東芝株主総会 成長シナリオ見通せず コスト削減優先

 東芝は27日、千葉市の幕張メッセで定時株主総会を開いた。主力の半導体子会社の売却で稼ぎ頭を失う中、株主からは次の柱を問う声が相次いだが、当面は経費削減による収益力強化に最優先で取り組む考えを示し、具体的な成長シナリオに触れなかった。M&A(企業の合併・買収)にも消極的な姿勢を崩しておらず、成長路線回帰への道筋はなおも見えていない。

 「収益力を強化し残った22事業を底上げすることが成長の最初のステップだ」

 4月に就任した車谷暢昭会長兼最高経営責任者(CEO)は総会で、次の成長事業を問う株主の質問に対し経費削減が最優先事項になるとの認識を強調した。

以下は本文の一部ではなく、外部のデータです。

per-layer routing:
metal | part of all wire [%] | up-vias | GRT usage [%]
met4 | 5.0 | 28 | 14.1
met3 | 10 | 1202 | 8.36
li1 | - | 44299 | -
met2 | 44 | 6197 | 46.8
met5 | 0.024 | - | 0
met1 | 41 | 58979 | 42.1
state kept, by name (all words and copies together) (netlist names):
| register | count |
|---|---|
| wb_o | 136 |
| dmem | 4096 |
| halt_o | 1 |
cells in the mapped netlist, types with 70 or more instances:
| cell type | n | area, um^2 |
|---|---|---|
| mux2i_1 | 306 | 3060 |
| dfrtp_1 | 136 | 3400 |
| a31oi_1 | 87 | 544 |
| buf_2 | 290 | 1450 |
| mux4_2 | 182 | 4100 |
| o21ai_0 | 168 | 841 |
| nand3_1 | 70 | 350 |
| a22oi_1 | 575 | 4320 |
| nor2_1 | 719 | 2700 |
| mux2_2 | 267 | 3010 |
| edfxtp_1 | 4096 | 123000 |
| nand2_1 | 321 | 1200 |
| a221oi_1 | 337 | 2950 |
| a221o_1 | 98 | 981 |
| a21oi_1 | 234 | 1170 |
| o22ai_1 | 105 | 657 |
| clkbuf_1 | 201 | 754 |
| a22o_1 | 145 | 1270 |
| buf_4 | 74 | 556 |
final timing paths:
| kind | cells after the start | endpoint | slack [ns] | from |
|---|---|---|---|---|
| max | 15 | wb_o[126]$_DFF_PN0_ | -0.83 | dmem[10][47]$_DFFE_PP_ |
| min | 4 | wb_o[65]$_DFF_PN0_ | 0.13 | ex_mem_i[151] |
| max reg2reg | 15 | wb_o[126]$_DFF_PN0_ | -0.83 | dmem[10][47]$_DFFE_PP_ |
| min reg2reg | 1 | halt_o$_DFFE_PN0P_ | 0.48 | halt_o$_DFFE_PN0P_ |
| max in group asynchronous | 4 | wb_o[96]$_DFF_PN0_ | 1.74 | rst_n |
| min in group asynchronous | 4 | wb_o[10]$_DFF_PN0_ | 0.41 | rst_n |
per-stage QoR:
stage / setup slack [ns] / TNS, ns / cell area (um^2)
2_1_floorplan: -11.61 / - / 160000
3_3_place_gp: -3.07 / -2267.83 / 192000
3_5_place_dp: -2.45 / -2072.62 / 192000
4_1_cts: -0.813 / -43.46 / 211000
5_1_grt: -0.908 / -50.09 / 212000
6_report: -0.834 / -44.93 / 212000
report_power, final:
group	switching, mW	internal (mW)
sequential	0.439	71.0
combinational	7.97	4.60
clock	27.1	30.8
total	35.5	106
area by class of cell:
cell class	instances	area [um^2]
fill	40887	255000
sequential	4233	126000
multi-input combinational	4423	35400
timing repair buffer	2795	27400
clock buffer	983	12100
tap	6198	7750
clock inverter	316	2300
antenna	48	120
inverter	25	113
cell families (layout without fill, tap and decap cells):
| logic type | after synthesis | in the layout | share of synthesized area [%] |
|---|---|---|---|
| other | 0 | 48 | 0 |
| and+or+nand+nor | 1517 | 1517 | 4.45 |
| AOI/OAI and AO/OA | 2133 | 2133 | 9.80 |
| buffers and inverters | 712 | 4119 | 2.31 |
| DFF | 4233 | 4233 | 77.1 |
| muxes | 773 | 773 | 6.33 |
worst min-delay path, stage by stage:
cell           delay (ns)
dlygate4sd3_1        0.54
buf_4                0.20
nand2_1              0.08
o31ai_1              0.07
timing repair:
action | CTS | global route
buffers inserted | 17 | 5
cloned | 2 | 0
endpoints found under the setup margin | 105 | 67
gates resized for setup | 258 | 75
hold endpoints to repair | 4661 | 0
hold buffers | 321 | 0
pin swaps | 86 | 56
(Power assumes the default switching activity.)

 そう答えたのには理由がある。東芝は、今月売却した半導体子会社「東芝メモリ」が営業利益の9割を稼ぎ出す半導体偏重の収益構造。それを除く事業の営業利益率は1・6%と低く、同じ業界の日立製作所や三菱電機の7%以上に比べ大きく見劣りしている。その理由として、車谷氏は「原価率が競合に劣ることが全て」と説明。喫緊の課題として、徹底的な経費削減に取り組むとした。